It doesn't work, because threads were preempted in a "dirty" state,
where they could not comply with the inter-thread GC requirements.
A pointer was used in %eax, which the GC does not recognize,
while a value was used in %ebx, during an intermediate calculation,
that the GC will think is a pointer. The shared heap will contain
uninitialized pointers, which will make the GC go to hell,
and Curly and Moe might be in a race for heap space.
Too bad.
   Of course, I could have semaphores for the GC, and require that
every thread will eventually get the GC semaphore,
so I can synchronize them all and the GC can begin.
Hey! That's precisely what is called "cooperative multithreading". Wow!
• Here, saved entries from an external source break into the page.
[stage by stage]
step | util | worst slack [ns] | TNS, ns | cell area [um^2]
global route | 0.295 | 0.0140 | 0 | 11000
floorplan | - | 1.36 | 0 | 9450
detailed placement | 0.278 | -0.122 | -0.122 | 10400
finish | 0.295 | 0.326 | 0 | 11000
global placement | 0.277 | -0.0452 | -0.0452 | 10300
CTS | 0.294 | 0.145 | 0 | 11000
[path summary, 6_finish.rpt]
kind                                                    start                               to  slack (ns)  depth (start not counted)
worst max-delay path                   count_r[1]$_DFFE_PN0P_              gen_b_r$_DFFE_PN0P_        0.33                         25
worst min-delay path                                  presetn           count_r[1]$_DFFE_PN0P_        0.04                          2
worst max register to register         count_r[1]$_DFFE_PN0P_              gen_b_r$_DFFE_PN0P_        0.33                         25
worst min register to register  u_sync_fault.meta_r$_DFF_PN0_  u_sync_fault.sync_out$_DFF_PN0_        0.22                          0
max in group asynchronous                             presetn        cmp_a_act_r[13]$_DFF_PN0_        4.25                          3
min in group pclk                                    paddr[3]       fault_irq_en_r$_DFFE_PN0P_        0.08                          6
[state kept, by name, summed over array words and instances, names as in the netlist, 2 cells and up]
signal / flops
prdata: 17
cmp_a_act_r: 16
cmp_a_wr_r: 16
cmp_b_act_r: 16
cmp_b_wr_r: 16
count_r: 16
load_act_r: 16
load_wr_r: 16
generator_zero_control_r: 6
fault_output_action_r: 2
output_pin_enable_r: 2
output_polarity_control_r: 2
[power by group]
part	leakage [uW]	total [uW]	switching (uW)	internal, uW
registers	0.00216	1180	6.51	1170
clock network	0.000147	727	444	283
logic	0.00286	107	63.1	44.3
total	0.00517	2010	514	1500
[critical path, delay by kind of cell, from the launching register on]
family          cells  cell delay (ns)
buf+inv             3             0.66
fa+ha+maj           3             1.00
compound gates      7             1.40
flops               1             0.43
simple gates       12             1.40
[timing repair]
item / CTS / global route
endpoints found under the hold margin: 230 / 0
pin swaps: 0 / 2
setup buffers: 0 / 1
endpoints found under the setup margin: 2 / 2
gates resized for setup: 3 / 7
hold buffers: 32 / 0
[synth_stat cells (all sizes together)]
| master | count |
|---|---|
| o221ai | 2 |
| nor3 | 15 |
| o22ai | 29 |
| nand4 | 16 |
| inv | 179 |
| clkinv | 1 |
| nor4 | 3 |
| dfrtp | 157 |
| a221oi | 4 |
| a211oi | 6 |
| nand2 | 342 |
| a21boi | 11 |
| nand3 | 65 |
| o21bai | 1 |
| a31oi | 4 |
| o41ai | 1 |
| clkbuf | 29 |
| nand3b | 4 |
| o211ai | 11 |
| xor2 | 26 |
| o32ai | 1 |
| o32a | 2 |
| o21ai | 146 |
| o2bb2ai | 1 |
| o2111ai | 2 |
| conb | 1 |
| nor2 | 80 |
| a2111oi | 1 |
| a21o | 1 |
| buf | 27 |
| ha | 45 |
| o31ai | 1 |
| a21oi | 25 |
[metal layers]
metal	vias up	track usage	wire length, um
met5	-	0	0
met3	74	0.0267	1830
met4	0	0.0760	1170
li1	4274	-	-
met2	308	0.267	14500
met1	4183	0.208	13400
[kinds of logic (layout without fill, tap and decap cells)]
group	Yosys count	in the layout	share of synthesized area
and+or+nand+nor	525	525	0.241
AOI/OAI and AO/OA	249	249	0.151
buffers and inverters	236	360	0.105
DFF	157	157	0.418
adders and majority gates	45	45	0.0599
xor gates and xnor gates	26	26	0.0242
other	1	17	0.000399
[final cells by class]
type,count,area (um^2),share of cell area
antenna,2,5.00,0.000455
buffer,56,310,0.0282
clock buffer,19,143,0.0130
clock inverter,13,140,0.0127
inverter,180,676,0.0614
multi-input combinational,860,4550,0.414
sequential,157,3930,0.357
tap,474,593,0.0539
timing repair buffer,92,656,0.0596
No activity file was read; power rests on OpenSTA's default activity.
`config.mk`:
```
export PLATFORM = sky130hd
export DESIGN_NAME = timer2_waveform_control
export DESIGN_NICKNAME = d
export VERILOG_FILES = /design/src/timer2_prescaler.v /design/src/timer2_wave_unit.v /design/src/timer2_waveform_control.v
export VERILOG_INCLUDE_DIRS = /design/src
export SDC_FILE = /design/constraint.sdc
export NUM_CORES = 1
export LEC_CHECK = 0
export BUFFER_PORTS_ARGS = -buffer_cell sky130_fd_sc_hd__buf_2
export CORE_MARGIN = 4
export CORE_UTILIZATION = 40
export DETAILED_ROUTE_END_ITERATION = 8
export PLACE_DENSITY_LB_ADDON = 0.12
export SYNTH_ARGS = -nofsm -noshare
export SYNTH_HDL_FRONTEND = slang
export SYNTH_SLANG_ARGS = --single-unit
```
`constraint.sdc`:
```
create_clock -name mclk_i -period 4.99 [get_ports mclk_i]
set_input_delay 0.499 -clock mclk_i [delete_from_list [all_inputs] [get_ports mclk_i]]
set_output_delay 0.499 -clock mclk_i [all_outputs]
set_load 0.02 [all_outputs]
```
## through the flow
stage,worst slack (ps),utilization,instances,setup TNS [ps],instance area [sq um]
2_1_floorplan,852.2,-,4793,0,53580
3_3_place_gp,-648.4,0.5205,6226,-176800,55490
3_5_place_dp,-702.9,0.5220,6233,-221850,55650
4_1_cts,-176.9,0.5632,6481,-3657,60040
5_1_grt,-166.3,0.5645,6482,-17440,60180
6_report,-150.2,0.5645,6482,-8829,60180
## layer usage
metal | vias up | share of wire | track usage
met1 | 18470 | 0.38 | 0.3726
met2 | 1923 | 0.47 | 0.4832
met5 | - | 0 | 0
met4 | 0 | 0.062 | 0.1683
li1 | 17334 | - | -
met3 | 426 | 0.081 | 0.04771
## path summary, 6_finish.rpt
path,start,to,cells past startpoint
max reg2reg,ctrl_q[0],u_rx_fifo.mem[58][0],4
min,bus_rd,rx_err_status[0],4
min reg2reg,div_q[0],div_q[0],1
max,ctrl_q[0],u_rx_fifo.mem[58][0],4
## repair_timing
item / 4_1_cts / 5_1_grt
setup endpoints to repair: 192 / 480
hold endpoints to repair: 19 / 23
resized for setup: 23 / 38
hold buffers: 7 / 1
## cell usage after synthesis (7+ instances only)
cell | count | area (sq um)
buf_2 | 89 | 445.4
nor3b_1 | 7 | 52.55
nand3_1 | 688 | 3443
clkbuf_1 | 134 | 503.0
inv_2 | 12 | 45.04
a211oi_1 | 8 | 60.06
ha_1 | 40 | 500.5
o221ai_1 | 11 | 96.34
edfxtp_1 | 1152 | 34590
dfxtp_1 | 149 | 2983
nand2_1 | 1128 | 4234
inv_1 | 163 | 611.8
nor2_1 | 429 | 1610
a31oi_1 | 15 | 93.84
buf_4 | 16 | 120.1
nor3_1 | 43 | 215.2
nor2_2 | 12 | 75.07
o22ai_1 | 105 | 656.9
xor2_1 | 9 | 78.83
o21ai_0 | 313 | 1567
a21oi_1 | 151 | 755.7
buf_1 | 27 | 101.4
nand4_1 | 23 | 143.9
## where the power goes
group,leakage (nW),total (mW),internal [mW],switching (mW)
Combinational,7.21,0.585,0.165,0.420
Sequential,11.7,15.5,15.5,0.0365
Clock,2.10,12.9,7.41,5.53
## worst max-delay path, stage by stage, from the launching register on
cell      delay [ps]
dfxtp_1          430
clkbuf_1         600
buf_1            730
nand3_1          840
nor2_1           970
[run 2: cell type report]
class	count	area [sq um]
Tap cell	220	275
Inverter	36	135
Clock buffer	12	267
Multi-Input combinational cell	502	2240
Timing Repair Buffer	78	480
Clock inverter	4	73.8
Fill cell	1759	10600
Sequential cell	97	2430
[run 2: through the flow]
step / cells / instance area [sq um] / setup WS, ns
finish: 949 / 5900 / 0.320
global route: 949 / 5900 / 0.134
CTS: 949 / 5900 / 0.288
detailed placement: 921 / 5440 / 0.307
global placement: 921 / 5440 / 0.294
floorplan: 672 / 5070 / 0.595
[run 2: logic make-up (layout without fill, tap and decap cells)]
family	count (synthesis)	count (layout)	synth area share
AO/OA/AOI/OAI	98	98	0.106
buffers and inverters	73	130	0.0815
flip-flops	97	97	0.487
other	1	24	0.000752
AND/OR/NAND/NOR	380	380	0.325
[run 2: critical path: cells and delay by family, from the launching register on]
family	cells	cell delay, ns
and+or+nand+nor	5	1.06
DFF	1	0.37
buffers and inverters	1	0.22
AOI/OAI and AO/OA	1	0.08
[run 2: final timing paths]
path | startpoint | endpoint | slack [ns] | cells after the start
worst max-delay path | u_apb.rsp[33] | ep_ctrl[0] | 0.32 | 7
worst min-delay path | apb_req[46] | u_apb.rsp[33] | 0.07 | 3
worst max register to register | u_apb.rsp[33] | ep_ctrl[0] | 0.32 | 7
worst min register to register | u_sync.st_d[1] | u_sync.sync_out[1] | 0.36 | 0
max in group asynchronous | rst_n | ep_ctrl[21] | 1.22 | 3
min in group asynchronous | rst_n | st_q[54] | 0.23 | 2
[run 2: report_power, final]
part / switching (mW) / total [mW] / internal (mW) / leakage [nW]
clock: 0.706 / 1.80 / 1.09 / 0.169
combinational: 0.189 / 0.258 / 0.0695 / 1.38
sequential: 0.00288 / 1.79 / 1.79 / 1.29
   BTW, as for efficiency, all your threads use kernel-based message passing,
which in the best case (L4), is ten times slower than procedure call,
which in turn can be much slower than inlined code.
   Of course, in a network of computers, message passing must be used anyway,
but I see no reason to give local communications the price of
international communications.

>> Real-Time and cooperative are NOT contradictory.
>   And I claim they are.
We'll see.
Feel free to propose *and implement* a concurrent design for Tunes,
and/or develop another project. But then, you should rather take a look
at VSTa, QNX, and L4.

>> This just means that the time between the triggering event
>> and the execution of the handler is bounded.
>>    Cooperative threads can do this by either having bounded-time "recovery"
>> routines to execute before to jump into the handler,
>> or by ensuring that they will reach a safe point before next
>   Example:  My Real-Time requirements require that the handler for event A
> is executed within 10uSecs (10 microseconds).  Event sequence as follows:
> 	Thread B just passed a "check point".  It won't get to the next
> 	"check point" until another 50uSecs.
> 	Event A happens.  I have 10uSecs (or less) to handle this situation,
> 	or something bad happens.
>   I can't just stop Thread B, because that would be ... oh ...
> PREEMPTION, now wouldn't it?
I can stop thread B, and it's called an interrupt.
The thread high priority interrupt-driven threads that preempt
the normal thread are not of equal priviledge,
but still, normal threads must cooperate with each other,
high-priority threads must all the more to cooperate with each other,
and communication between high-P and normal threads have
even more drastic requirements that threads must cooperate with.
That's why I called my proposal "semi-preemptive". If you have
a better name, give it. Still, threads must cooperate a lot.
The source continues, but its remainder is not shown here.